E(P(e|H)) ≥ E(P(e|~H)).

Thus, in expectation, the probability of the evidence given the true hypothesis, is higher than or equal to the probability of the evidence given its negation.

This, however, doesn’t mean that the Bayes factor—P(e|H)/P(e|~H) - must have expectation greater than one, since ratios of expectation are not the same as expectations of ratio. The Bayes factor given e=e_i is (p_i/q_i). Thus the expected Bayes factor is Σ(p_i/q_i)p_i. The negative logarithm is a convex function; hence by Jensen’s inequality, -log[E(P(e|H)/P(e|~H))] ≤ -E[log(P(e|H)/P(e|~H))]. That last expectation is Σ(log(p_i/q_i))p_i. This is the Kullback–Leibler divergence of P(e|~H) from P(e|H), and hence is non-negative. Thus log[E(P(e|H)/P(e|~H))] ≥ 0, and hence

E(P(e|H)/P(e|~H)) ≥ 1.

Thus, in expectation, the Bayes factor, for the true hypothesis versus its negation, is greater than or equal to one.

Note that this is not true for the inverse. Indeed E(P(e|~H)/P(e|H)) = Σ(q_i/p_i)p_i = Σq_i = 1.

In the preceding proofs, ~H played no specific role, and hence

For all K, E(P(e|H)) ≥ E(P(e|K)) and E(P(e|H)/P(e|K)) ≥ 1 (and E(P(e|K)/P(e|H)) = 1).

Thus, in expectation, the probability of the true hypothesis versus anything, is greater or equal in both absolute value and ratio.

Now we can turn to the posterior probability P(H|e). For e=e_i, this is P(H)*P(e=e_i|H)/P(e=e_i).
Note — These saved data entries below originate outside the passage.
[src/rtl/scanreg_pkg.sv]
package scanreg_pkg;

    // Per-cycle actions decoded once and shared by all cells
    typedef struct packed {
        logic load_first;   // primary element takes its chain input
        logic xfer;         // secondary element takes the primary value
        logic capture;      // secondary element takes the parallel input
        logic phase_hi;     // scan phase currently high
    } cell_ctrl_t;

    typedef struct packed {
        logic phase;
        logic err;
    } ctrl_state_t;

    typedef struct packed {
        logic first;
        logic second;
    } cell_state_t;

endpackage

[src/rtl/scanreg_ctrl.sv]
module scanreg_ctrl
    import scanreg_pkg::*;
(
    input  logic       clk,
    input  logic       rst_n,
    input  logic       sck_i,
    input  logic       den_i,
    output cell_ctrl_t ctrl_o,
    output logic       err_o
);

    ctrl_state_t st_d, st_q;

    always_comb begin
        st_d       = st_q;
        st_d.phase = sck_i;
        st_d.err   = sck_i & den_i;

        ctrl_o.load_first = sck_i;
        ctrl_o.xfer       = ~sck_i & st_q.phase;
        ctrl_o.capture    = ~sck_i & ~st_q.phase & den_i;
        ctrl_o.phase_hi   = st_q.phase;
    end

    always_ff @(posedge clk or negedge rst_n) begin
        if (!rst_n) st_q <= '0;
        else        st_q <= st_d;
    end

    assign err_o = st_q.err;

endmodule

[src/rtl/scanreg_cell.sv]
module scanreg_cell
    import scanreg_pkg::*;
(
    input  logic       clk,
    input  logic       rst_n,
    input  cell_ctrl_t ctrl_i,
    input  logic       tsel_i,
    input  logic       d_i,
    input  logic       chain_i,
    output logic       q_o,
    output logic       chain_o,
    output logic       so_o
);

    cell_state_t st_d, st_q;

    always_comb begin
        st_d = st_q;
        if (ctrl_i.load_first)   st_d.first  = chain_i;
        else if (ctrl_i.xfer)    st_d.second = st_q.first;
        else if (ctrl_i.capture) st_d.second = d_i;
    end

    always_ff @(posedge clk or negedge rst_n) begin
        if (!rst_n) st_q <= '0;
        else        st_q <= st_d;
    end

    assign q_o     = tsel_i ? st_q.first : st_q.second;
    assign chain_o = st_q.second;
    assign so_o    = ctrl_i.phase_hi ? st_q.first : st_q.second;

endmodule

[src/rtl/scan_stage_reg.sv]
module scan_stage_reg
    import scanreg_pkg::*;
#(
    parameter int W = 8
) (
    input  logic         clk,
    input  logic         rst_n,
    input  logic [W-1:0] din_i,
    input  logic         den_i,
    input  logic         sck_i,
    input  logic         tsel_i,
    input  logic         sin_i,
    output logic [W-1:0] dout_o,
    output logic         sout_o,
    output logic         err_o
);

    localparam int LAST = W - 1;

    cell_ctrl_t   ctrl;
    logic [W-1:0] chain_in;
    logic [W-1:0] chain_out;
    logic [W-1:0] so_bits;

    scanreg_ctrl u_ctrl (
        .clk    (clk),
        .rst_n  (rst_n),
        .sck_i  (sck_i),
        .den_i  (den_i),
        .ctrl_o (ctrl),
        .err_o  (err_o)
    );

    assign chain_in[0] = sin_i;

    genvar g;
    generate
        for (g = 1; g < W; g++) begin : g_link
            assign chain_in[g] = chain_out[g-1];
        end
        for (g = 0; g < W; g++) begin : g_cell
            scanreg_cell u_cell (
                .clk     (clk),
                .rst_n   (rst_n),
                .ctrl_i  (ctrl),
                .tsel_i  (tsel_i),
                .d_i     (din_i[g]),
                .chain_i (chain_in[g]),
                .q_o     (dout_o[g]),
                .chain_o (chain_out[g]),
                .so_o    (so_bits[g])
            );
        end
    endgenerate

    assign sout_o = so_bits[LAST];

endmodule

[config.mk]
export PLATFORM = sky130hd
export DESIGN_NAME = scan_stage_reg
export DESIGN_NICKNAME = d
export VERILOG_FILES = /design/src/rtl/scanreg_pkg.sv /design/src/rtl/scanreg_ctrl.sv /design/src/rtl/scanreg_cell.sv /design/src/rtl/scan_stage_reg.sv
export SDC_FILE = /design/constraint.sdc
export NUM_CORES = 1
export LEC_CHECK = 0
export ABC_AREA = 1
export ABC_CLOCK_PERIOD_IN_PS = 1200
export BUFFER_PORTS_ARGS = -buffer_cell sky130_fd_sc_hd__buf_2
export CAP_MARGIN = 25
export CELL_PAD_IN_SITES_DETAIL_PLACEMENT = 1
export CELL_PAD_IN_SITES_GLOBAL_PLACEMENT = 2
export CORE_AREA = 8 8 68 70
export CTS_CLUSTER_SIZE = 25
export DETAILED_ROUTE_END_ITERATION = 10
export DIE_AREA = 0 0 76 78
export HOLD_SLACK_MARGIN = 0.03
export PLACE_DENSITY = 0.84
export SETUP_SLACK_MARGIN = 0.4
export SLEW_MARGIN = 5
export SYNTH_ARGS = -nofsm -noshare
export SYNTH_HDL_FRONTEND = slang
export SYNTH_SLANG_ARGS = --single-unit
[constraint.sdc]
create_clock -name clk -period 1.2 [get_ports clk]
set_input_delay 0.06 -clock clk [delete_from_list [all_inputs] [get_ports clk]]
set_output_delay 0.06 -clock clk [all_outputs]
set_load 0.03 [all_outputs]
==> results of run 1 <==
[layer usage]
layer	GRT usage (%)	share of wire, %	vias to the layer above
li1	-	-	448
met1	11.0	45	433
met2	14.9	51	16
met3	2.30	4.3	2
met4	1.76	0.27	0
met5	0	0	-
[worst max path at each step]
| stage | from | endpoint | slack [ns] |
|---|---|---|---|
| finish | u_ctrl.ctrl_o[0]$_DFF_PN0_ | sout_o | 0.08 |
| global route | g_cell[7].u_cell.chain_o$_DFFE_PN0P_ | dout_o[7] | 0.03 |
| detailed placement | u_ctrl.ctrl_o[0]$_DFF_PN0_ | g_cell[6].u_cell.chain_o$_DFFE_PN0P_ | 0.06 |
| global placement | u_ctrl.ctrl_o[0]$_DFF_PN0_ | g_cell[7].u_cell.chain_o$_DFFE_PN0P_ | 0.11 |
| floorplan | u_ctrl.ctrl_o[0]$_DFF_PN0_ | g_cell[5].u_cell.chain_o$_DFFE_PN0P_ | 0.33 |
| CTS | u_ctrl.ctrl_o[0]$_DFF_PN0_ | sout_o | 0.07 |
[repair_timing]
action | 4_1_cts | 5_1_grt
resized for setup | 22 | 16
buffers inserted | 8 | 6
pin swaps | 2 | 2
setup endpoints to repair | 18 | 23
hold buffers | 3 | 0
gates cloned | 1 | 0
endpoints found under the hold margin | 20 | 0
[cell families (layout without fill, tap and decap cells)]
group / count (synthesis) / after routing / synth area share [%]
compound gates: 17 / 17 / 8.77
simple gates: 60 / 61 / 28.3
buf+inv: 32 / 63 / 17.8
flops: 18 / 18 / 45.1
[placed cells by master (no fill, tap or decap), types with 2 or more instances in the layout]
cell type       n
a21oi_1         5
a21oi_2         3
buf_2          13
buf_4          17
buf_6           8
clkbuf_4        3
dfrtp_1        17
dlygate4sd3_1   3
inv_1          10
inv_2           7
inv_6           2
nand2_1        32
nand2_2         3
nand2_4         2
nand2_8         2
nand3_1        14
nor2_1          8
o21ai_0         3
o21ai_1         4
[sequential cells by signal (all words and copies together) (netlist names)]
signal	count
u_ctrl.err_o	1
u_ctrl.ctrl_o	1
g_cell.u_cell.chain_o	8
g_cell.u_cell.st_q	8
[area by class of cell]
| cell class | count | area [sq um] | area share (%) |
|---|---|---|---|
| sequential | 18 | 452 | 33.9 |
| tap | 48 | 60.1 | 4.50 |
| inverter | 19 | 81.3 | 6.10 |
| timing repair buffer | 41 | 313 | 23.5 |
| clock buffer | 3 | 22.5 | 1.69 |
| multi-input combinational | 78 | 405 | 30.4 |
[Yosys cell counts (2+ instances only)]
library cell  number  share of area (%)
a21oi_1            8                4.0
buf_4             10                7.5
dfrtp_1           18                 45
inv_1             17                6.4
inv_6              2                1.8
nand2_1           35                 13
nand2_8            2                4.0
nand3_1           14                7.0
nor2_1             8                3.0
o21ai_0            8                4.0
[worst min-delay path: stages]
cell and delay, ns:
buf_2 0.08, inv_1 0.03, nand2_1 0.05, nand3_1 0.07
nand2_1 0.06
[metrics by stage]
| stage | instance area (sq um) | hold WS [ns] |
|---|---|---|
| floorplan | 1000 | -0.236 |
| global placement | 1090 | 0.0147 |
| detailed placement | 1090 | 0.0183 |
| CTS | 1250 | 0.0835 |
| global route | 1330 | 0.103 |
| finish | 1330 | 0.0876 |
[power groups by stage]
stage          combinational (W)  sequential, W  clock, W
5_1_grt                 0.000684       0.000745  0.000326
2_1_floorplan           0.000360       0.000738         0
6_report                0.000621       0.000737  0.000297
4_1_cts                 0.000545       0.000732  0.000313
3_5_place_dp            0.000424       0.000752         0
3_3_place_gp            0.000414       0.000751         0
==> results.tsv, run 1 <==
metric	value	unit
DR vias/cell	4.34	
period utilisation layout	93.4	%
Clock power frac	17.9	%
Filler cells	433	
max frequency	892	MHz
run status	completed	
Max-Cap Viols	0	
global-route wire length before repair	4440	microns
Post-Syn Area	998	sq um
Yosys reg bits	18	
Clock Path Buffers	2	
syn avg cell area	7.86	sq um
number of synthesized flops with an enable pin	0	
PD cells	1240	nW/um^2
Hold Path Class	input port to flop	
fin nets	175	
reg2reg start	u_ctrl.ctrl_o[0]$_DFF_PN0_	
drt wl/cell	12.5	microns
root buf cell	clkbuf_4	
WHS Path Cells	5	
Die ar.	5930	sq um
WHS Endpoint	g_cell[2].u_cell.chain_o$_DFFE_PN0P_	
clock period minus worst slack	1.12	ns
drt total wl	2590	microns
H-tree depth	1	
unrepaired setup endpoints after global routing	true	
final hold vios	0	
synth warn	0	
Worst Skew	0.00112	ns
antenna viol nets, final	0	
delay-heaviest family, CP	flip-flops	
worst path required time	1.14	ns
Starting Density	28.1	%
Pins Over Slew Limit	0	
Gate power share	37.5	%
CP max FO	4	
Tightest Pin Transition	0.405	ns
largest net degree at the start of global routing	19	
Pleak	0.709	nW
reg-to-reg endpoint	g_cell[4].u_cell.chain_o$_DFFE_PN0P_	
TritonCTS clock tree	done	
vias in the first global route	960	
Sw Ratio	34.6	%
Cell Chain, Critical Path	o21a_2, buf_6	
vias post-DR	899	
Die X	76	microns
initial antenna violation count	0	
grt ovf	0	
post-synthesis sequential area ratio	45.1	%
R2R setup slack	0.16	ns
CP Launch Type	flop	
Final Setup Violations	0	
Iter 0 DRT Violations	13	
Worst-Skew Late Latency	0.28	ns
DR DRC count	0	
dpl hpwl	1810	microns
Critical Path Max Stage Delay	0.44	ns
Reg clk slew, reported paths	0.10	ns
hold_sp	din_i[2]	
Setup WS pre-CTS	0.0636	ns
setup slack after layout	0.0795	ns
TNS Setup	0	ns
Net Count, Synth	141	
num ports	24	
R2R depth	6	
dpl cells	186	
Power Total	0.00166	W
final core utilization	37.6	%
total CTS buffers	3	
layout cells sized above 1	39.6	%
P_int	0.00108	W
Async SR Flop Fraction	100	%
Top FF cell, synth	dfrtp_1	
final cell count without fillers	207	
Cells after Synth	127	
crit path max-delay cell type	dfrtp_2	
GRT Total Usage	8.83	%
drt pass-1 iters	4	
CTS sink cnt	18	
switching pwr	0.000573	W
Buf+Inv Stages, Crit Path	1	
Setup crit end kind	primary output	
I/O Buffers	23	
die height	78	microns
sequential cell fraction of total power	44.5	%
CP Class	flop to primary output	
Slew HR	73.0	%
# diodes	0	
count of different cell masters after synthesis	15	
placer congestion estimate	0.806	
Area growth, synth to finish	33.6	%
Arr. time, crit path	1.06	ns
Placement Rows	22	
Worst IR Drop VDD	376	uV
Core ar.	3550	sq um
Levels on crit path	2	
Power figures use the tool's default switching activity.
==> run 2, diff against run 1 <==
--- a/config.mk
+++ b/config.mk
@@ -17,6 +17,7 @@
 export DIE_AREA = 0 0 76 78
 export HOLD_SLACK_MARGIN = 0.03
 export PLACE_DENSITY = 0.84
+export RECOVER_POWER = 50
 export SETUP_SLACK_MARGIN = 0.4
 export SLEW_MARGIN = 5
 export SYNTH_ARGS = -nofsm -noshare
==> run 2 against run 1 <==
  * Non-clock buffer count is the same
  * Critical endpoint unchanged
  * Largest cell class unchanged
  * Sequential power is essentially flat
  * Hold slack is essentially flat
  * Final area shrank 0.38%
  * Critical path type unchanged
  * Highest routed layer unchanged
==> results.tsv, run 2 (synthesis gave the netlist of run 1 again) <==
metric	value	unit
run status	completed	
Levels on crit path	2	
die height	78	microns
Core ar.	3550	sq um
WHS Path Cells	5	
CTS sink cnt	18	
Setup crit end kind	primary output	
Final Setup Violations	0	
reg-to-reg endpoint	g_cell[4].u_cell.chain_o$_DFFE_PN0P_	
Setup WS pre-CTS	0.0636	ns
GRT Total Usage	8.83	%
TNS Setup	0	ns
vias in the first global route	960	
root buf cell	clkbuf_4	
max frequency	892	MHz
delay-heaviest family, CP	flip-flops	
dpl cell area	1090	sq um
grt ovf	0	
Hold Path Class	input port to flop	
vias post-DR	899	
dpl hpwl	1810	microns
clock period minus worst slack	1.12	ns
Placement Rows	22	
drt wl/cell	12.5	microns
drt pass-1 iters	4	
Iter 0 DRT Violations	17	
I/O Buffers	23	
CP Class	flop to primary output	
Area growth, synth to finish	33.1	%
total CTS buffers	3	
Filler cells	435	
num ports	24	
largest net degree at the start of global routing	19	
grt met1 use	11.0	%
period utilisation layout	93.4	%
worst path required time	1.14	ns
final hold vios	0	
Die ar.	5930	sq um
drt total wl	2590	microns
antenna viol nets, final	0	
CP Launch Type	flop	
Pins Over Slew Limit	0	
R2R setup slack	0.16	ns
Critical Path Max Stage Delay	0.44	ns
layout cells sized above 1	38.4	%
placer congestion estimate	0.806	
TritonCTS clock tree	done	
commonest cells after routing, fill and taps aside	nand2_1, dfrtp_1, buf_4	
# diodes	0	
DR vias/cell	4.34	
initial antenna violation count	0	
met3 usage	2.30	%
Power Total	0.00165	W
hold_sp	din_i[2]	
Cell Chain, Critical Path	o21a_2, buf_6	
M2 GR Usage	14.9	%
Die X	76	microns
setup slack after layout	0.0795	ns
Pleak	0.703	nW
Slew HR	45.9	%
Worst IR Drop VDD	369	uV
R2R depth	6	
crit path max-delay cell type	dfrtp_2	
FF+latch area	452	sq um
Buf+Inv Stages, Crit Path	1	
fin nets	175	
H-tree depth	1	
busiest grt layer	met2	
multi-input logic area	405	sq um
PD cells	1240	nW/um^2
Post-Layout Inst Area	1330	sq um
Starting Density	28.1	%
commonest non-fill, non-tap cell in the layout	nand2_1	
DR DRC count	0	
Worst-Skew Late Latency	0.28	ns
Max-Cap Viols	0	
Arr. time, crit path	1.06	ns
Worst Skew	0.00111	ns
WHS Endpoint	g_cell[2].u_cell.chain_o$_DFFE_PN0P_	
CP max FO	4	
Clock Path Buffers	2	
Reg clk slew, reported paths	0.10	ns
global-route wire length before repair	4440	microns
unrepaired setup endpoints after global routing	true	
Tightest Pin Transition	0.811	ns
reg2reg start	u_ctrl.ctrl_o[0]$_DFF_PN0_	
run 2: changes by cell type in the layout (fill, tap and decap cells not counted), sizes merged:
cell	delta
clkbuf	+3
buf	-3
run 2: through the flow:
stage / util, % / hold WS [ns] / cells
after floorplan: - / -0.236 / 127
after detailed placement: 30.6 / 0.0183 / 186
after global routing: 37.4 / 0.103 / 207
after CTS: 35.3 / 0.0835 / 201
after global placement: 30.6 / 0.0147 / 186
final: 37.4 / 0.0876 / 207
run 2: worst max-delay path by stage:
stage | start | endpoint
floorplan | u_ctrl.ctrl_o[0]$_DFF_PN0_ | g_cell[5].u_cell.chain_o$_DFFE_PN0P_
global placement | u_ctrl.ctrl_o[0]$_DFF_PN0_ | g_cell[7].u_cell.chain_o$_DFFE_PN0P_
CTS | u_ctrl.ctrl_o[0]$_DFF_PN0_ | sout_o
global route | g_cell[7].u_cell.chain_o$_DFFE_PN0P_ | dout_o[7]
finish | u_ctrl.ctrl_o[0]$_DFF_PN0_ | sout_o
detailed placement | u_ctrl.ctrl_o[0]$_DFF_PN0_ | g_cell[6].u_cell.chain_o$_DFFE_PN0P_
run 2: what timing repair did:
action                     CTS  global route
gates resized for setup     22            16
setup endpoints to repair   18            23
buffers inserted             8             6
hold buffers                 3             0
gates cloned                 1             0
hold endpoints to repair    20             0
pin swaps                    2             2
run 2: where the power goes:
part	internal (W)	total, W	leakage (nW)	switching, W
clock network	0.000116	0.000297	0.0138	0.000180
registers	0.000690	0.000737	0.221	0.0000471
logic	0.000273	0.000619	0.467	0.000346
run 2: cell type report:
cell class | count | area share, %
Tap cell | 48 | 4.52
Timing Repair Buffer | 41 | 23.2
Multi-Input combinational cell | 78 | 30.5
Clock buffer | 3 | 1.69
Inverter | 19 | 6.12
Sequential cell | 18 | 34.0
run 2: routing by layer:
layer  share of wire, %  routed length, microns  vias to the layer above
li1                   -                       -                      448
met3                4.3                     112                        2
met4               0.27                       7                        0
met5                  0                       0                        -
met1                 45                    1160                      433
met2                 51                    1310                       16
run 2: worst register-to-register path: stages, from the launching register on:
cell and delay, ns:
dfrtp_2 0.44, buf_4 0.18, nand2_8 0.09, nand2_8 0.08, inv_6 0.08, nand2_1 0.05, nand2_1 0.06
==> run 3, diff against run 2 <==
--- a/config.mk
+++ b/config.mk
@@ -6,17 +6,17 @@
 export NUM_CORES = 1
 export LEC_CHECK = 0
 export ABC_AREA = 1
-export ABC_CLOCK_PERIOD_IN_PS = 1200
+export ABC_CLOCK_PERIOD_IN_PS = 1300
 export BUFFER_PORTS_ARGS = -buffer_cell sky130_fd_sc_hd__buf_2
 export CAP_MARGIN = 25
 export CELL_PAD_IN_SITES_DETAIL_PLACEMENT = 1
 export CELL_PAD_IN_SITES_GLOBAL_PLACEMENT = 2
-export CORE_AREA = 8 8 68 70
+export CORE_AREA = 2 2 60 62
 export CTS_CLUSTER_SIZE = 25
 export DETAILED_ROUTE_END_ITERATION = 10
-export DIE_AREA = 0 0 76 78
+export DIE_AREA = 0 0 62 64
 export HOLD_SLACK_MARGIN = 0.03
-export PLACE_DENSITY = 0.84
+export PLACE_DENSITY = 0.88
 export RECOVER_POWER = 50
 export SETUP_SLACK_MARGIN = 0.4
 export SLEW_MARGIN = 5
==> constraint.sdc (replaced) <==
create_clock -name clk -period 1.3 [get_ports clk]
set_input_delay 0.065 -clock clk [delete_from_list [all_inputs] [get_ports clk]]
set_output_delay 0.065 -clock clk [all_outputs]
set_load 0.03 [all_outputs]
==> run 3 against run 2 <==
  * Clock skew rose by 0.0019 ns
  * Setup slack gained 0.092 ns
  * Wire length fell by 2.2%
  * Non-clock buffer count fell by 3
  * Via count shrank 2.0%
  * Die area shrank 33%
  * Final area down 2.5%
  * Global-route usage grew 5.4 points
  * Power down 8.5%
  * Flip-flop and latch count did not move
  * Sequential share of layout area increased by 0.89 points
  * Critical endpoint unchanged
  * Largest power group unchanged
==> results.tsv, run 3 (synthesis gave the netlist of run 1 again) <==
metric	value	unit
run status	completed	
# diodes	0	
worst path required time	1.24	ns
total CTS buffers	3	
num ports	24	
clock period minus worst slack	1.13	ns
CP Launch Type	flop	
root buf cell	clkbuf_4	
Placement Rows	21	
WHS Path Cells	5	
reg-to-reg endpoint	g_cell[0].u_cell.chain_o$_DFFE_PN0P_	
Worst IR Drop VDD	256	uV
Starting Density	30.4	%
drt total wl	2530	microns
DR DRC count	0	
GRT Total Usage	14.2	%
drt wl/cell	12.6	microns
hold_sp	din_i[7]	
vias post-DR	881	
CP Class	flop to primary output	
final hold vios	0	
commonest cells after routing, fill and taps aside	nand2_1, dfrtp_1, nand3_1, buf_4	
CTS sink cnt	18	
Pins Over Slew Limit	0	
Arr. time, crit path	1.06	ns
antenna viol nets, final	0	
TNS Setup	0	ns
Post-Layout Inst Area	1290	sq um
R2R setup slack	0.22	ns
fin nets	171	
Final Setup Violations	0	
Worst-Skew Late Latency	0.29	ns
Max-Cap Viols	0	
DR vias/cell	4.38	
Pleak	0.679	nW
Hold Path Class	input port to flop	
initial antenna violation count	0	
Setup crit end kind	primary output	
dpl hpwl	1840	microns
H-tree depth	1	
vias in the first global route	959	
period utilisation layout	86.8	%
Power Total	0.00151	W
R2R depth	6	
Clock Path Buffers	2	
Slew HR	50.8	%
Worst Skew	0.00302	ns
Die ar.	3970	sq um
I/O Buffers	23	
unrepaired setup endpoints after global routing	true	
die height	64	microns
max frequency	886	MHz
Reg clk slew, reported paths	0.11	ns
TritonCTS clock tree	done	
commonest non-fill, non-tap cell in the layout	nand2_1	
Iter 0 DRT Violations	28	
Die X	62	microns
Core ar.	3280	sq um
drt pass-1 iters	4	
Filler cells	409	
Area growth, synth to finish	29.7	%
PD cells	1170	nW/um^2
layout cells sized above 1	37.4	%
CP max FO	3	
Tightest Pin Transition	0.737	ns
placer congestion estimate	0.838	
WHS Endpoint	g_cell[7].u_cell.chain_o$_DFFE_PN0P_	
grt ovf	0	
Setup WS pre-CTS	0.186	ns
largest net degree at the start of global routing	19	
dpl cell area	1080	sq um
global-route wire length before repair	4240	microns
setup slack after layout	0.172	ns
reg2reg start	u_ctrl.ctrl_o[0]$_DFF_PN0_	
## run 3: cell types whose count changed in the layout (fill, tap and decap cells not counted), moves of 2 or more
cell | previous run | this run
o21ai_1 | 3 | 0
nand2_2 | 3 | 1
a21oi_1 | 5 | 3
nor2_1 | 8 | 5
buf_4 | 16 | 14
a21oi_2 | 3 | 5
o21ai_0 | 4 | 8
nor2_2 | 0 | 3
nand2_1 | 32 | 34
## run 3: worst max path at each step
stage                                      endpoint  slack (ns)                                 start
5_1_grt                                      sout_o        0.14  g_cell[7].u_cell.st_q[1]$_DFFE_PN0P_
4_1_cts                                      sout_o        0.17            u_ctrl.ctrl_o[0]$_DFF_PN0_
6_report                                     sout_o        0.17            u_ctrl.ctrl_o[0]$_DFF_PN0_
3_5_place_dp   g_cell[0].u_cell.chain_o$_DFFE_PN0P_        0.19            u_ctrl.ctrl_o[0]$_DFF_PN0_
3_3_place_gp   g_cell[7].u_cell.chain_o$_DFFE_PN0P_        0.24            u_ctrl.ctrl_o[0]$_DFF_PN0_
2_1_floorplan  g_cell[5].u_cell.chain_o$_DFFE_PN0P_        0.42            u_ctrl.ctrl_o[0]$_DFF_PN0_
## run 3: per-layer routing
layer | up-vias | track usage, % | share of wire [%]
li1 | 443 | - | -
met1 | 419 | 18.7 | 45
met2 | 15 | 22.8 | 50
met3 | 4 | 1.82 | 3.0
met4 | 0 | 6.12 | 1.5
met5 | - | 0 | 0
## run 3: final cells by class
cell class              instances  area [sq um]  area share [%]
clock buffers                   3          22.5            1.74
inverters                      19          81.3            6.28
multi-input cells              77           400            30.9
flip-flops and latches         18           452            34.9
well taps                      46          57.6            4.44
repair buffers                 38           282            21.7
## run 3: report_power, final
group          switching [W]  leakage, nW  internal, W
combinational       0.000320        0.444     0.000232
clock               0.000173       0.0138     0.000108
sequential         0.0000416        0.221     0.000637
We can compute the expectation of P(e|H)/P(e) as above, using the non-negative Kullback–Leibler divergence of P(e) from P(e|H), and thus showing it has an expectation greater than or equal to 1. Hence:

E(P(H|e)) ≥ P(H).

Thus, in expectation, the posterior probability of the true hypothesis is greater than or equal to its prior probability.
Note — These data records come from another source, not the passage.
$ cat src/rtl/sar_ctrl.sv
module sar_ctrl
  import sar_pkg::*;
#(
  parameter int W = 10
) (
  input  logic    clk,
  input  logic    rstN,
  input  logic    startReq,
  output sarCtl_t ctl,
  output logic    sampleEn,
  output logic    busy
);
  localparam int IW = (W > 1) ? $clog2(W) : 1;
  localparam logic [IW-1:0] TOP_IDX = IW'(W - 1);

  typedef enum logic [1:0] {ST_IDLE, ST_SAMPLE, ST_CONV} state_t;

  state_t        state;
  logic [IW-1:0] bitIdx;

  always_ff @(posedge clk or negedge rstN) begin
    if (!rstN) begin
      state  <= ST_IDLE;
      bitIdx <= '0;
    end else begin
      unique case (state)
        ST_IDLE:   if (startReq) state <= ST_SAMPLE;
        ST_SAMPLE: begin
          state  <= ST_CONV;
          bitIdx <= TOP_IDX;
        end
        ST_CONV: begin
          if (bitIdx == '0) state <= ST_IDLE;
          else              bitIdx <= bitIdx - 1'b1;
        end
        default:   state <= ST_IDLE;
      endcase
    end
  end

  always_comb begin
    ctl.loadMsb = (state == ST_SAMPLE);
    ctl.decide  = (state == ST_CONV);
    ctl.lastBit = (state == ST_CONV) && (bitIdx == '0);
  end

  assign sampleEn = (state == ST_SAMPLE);
  assign busy     = (state != ST_IDLE);
endmodule

$ cat src/rtl/sar_datapath.sv
module sar_datapath
  import sar_pkg::*;
#(
  parameter int W = 10
) (
  input  logic         clk,
  input  logic         rstN,
  input  sarCtl_t      ctl,
  input  logic         cmpHigh,
  output logic [W-1:0] trialCode,
  output logic [W-1:0] dataOut,
  output logic         dataEn
);
  localparam logic [W-1:0] MSB_ONLY = {1'b1, {(W-1){1'b0}}};

  logic [W-1:0] testMask;   // one-hot marker of the bit under test
  logic [W-1:0] decided;

  // Clear the tested bit on a high comparator result, then arm the next lower bit.
  always_comb begin
    decided = trialCode & ~(cmpHigh ? testMask : '0);
  end

  always_ff @(posedge clk or negedge rstN) begin
    if (!rstN) begin
      trialCode <= '0;
      testMask  <= '0;
      dataOut   <= '0;
      dataEn    <= 1'b0;
    end else begin
      dataEn <= 1'b0;
      if (ctl.loadMsb) begin
        trialCode <= MSB_ONLY;
        testMask  <= MSB_ONLY;
      end else if (ctl.decide) begin
        if (ctl.lastBit) begin
          dataOut   <= decided;
          dataEn    <= 1'b1;
          trialCode <= '0;
          testMask  <= '0;
        end else begin
          trialCode <= decided | (testMask >> 1);
          testMask  <= testMask >> 1;
        end
      end
    end
  end
endmodule

$ cat src/rtl/sar_seq.sv
module sar_seq
  import sar_pkg::*;
#(
  parameter int W = 10
) (
  input  logic         clk,
  input  logic         rstN,
  input  logic         startReq,
  input  logic         cmpHigh,
  output logic [W-1:0] trialCode,
  output logic         sampleEn,
  output logic         busy,
  output logic [W-1:0] dataOut,
  output logic         dataEn
);
  sarCtl_t ctl;

  sar_ctrl #(.W(W)) u_ctrl (
    .clk      (clk),
    .rstN     (rstN),
    .startReq (startReq),
    .ctl      (ctl),
    .sampleEn (sampleEn),
    .busy     (busy)
  );

  sar_datapath #(.W(W)) u_dp (
    .clk       (clk),
    .rstN      (rstN),
    .ctl       (ctl),
    .cmpHigh   (cmpHigh),
    .trialCode (trialCode),
    .dataOut   (dataOut),
    .dataEn    (dataEn)
  );
endmodule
Stuart_Armstrong21 Apr 2016 15:47 UTC

5 points

6 comments1 min readLW link Archive

Lumifer 21 Apr 2016 17:27 UTC
1 point

… is higher than the probability

...is equal to or higher than the probability

is greater than one

is equal to or greater than one

Thus, in expectation, the posterior probability of the true hypothesis is greater than its prior probability.

Thus, in expectation, the posterior probability of the true hypothesis is equal to or greater than its prior probability.

That matters.
- Stuart_Armstrong 21 Apr 2016 17:55 UTC
  0 points
  Parent
  I tend to go for greater being ⇒ and strictly greater being >.
  - Lumifer 21 Apr 2016 18:22 UTC
    3 points
    Parent
    That’s not how English works and that’s not how people will understand your words.
    - Stuart_Armstrong 21 Apr 2016 19:00 UTC
      5 points
      Parent
      Thinking about it, you are correct; I will put off my efforts to reform mathematical terminology to another time.
gwern 21 Apr 2016 21:27 UTC
0 points

A seemingly trivial result, that I haven’t seen posted anywhere in this form, that I could find. It simply shows that we expect evidence to increase the posterior probability of the true hypothesis.

Is it the proof or result which is supposed to be new? I would be really surprised if there were no proofs that Bayesian estimators are consistent and concentrate on the true posterior result.
- Stuart_Armstrong 22 Apr 2016 5:28 UTC
  0 points
  Parent
  The proof is so trivial that it must have been proved before, but I spent two hours searching for the result and couldn’t find it (it’s very plausible I just lack the correct search terms). The closest I could find were things like the Bernstein–von Mises theorem, but that’s not exactly it.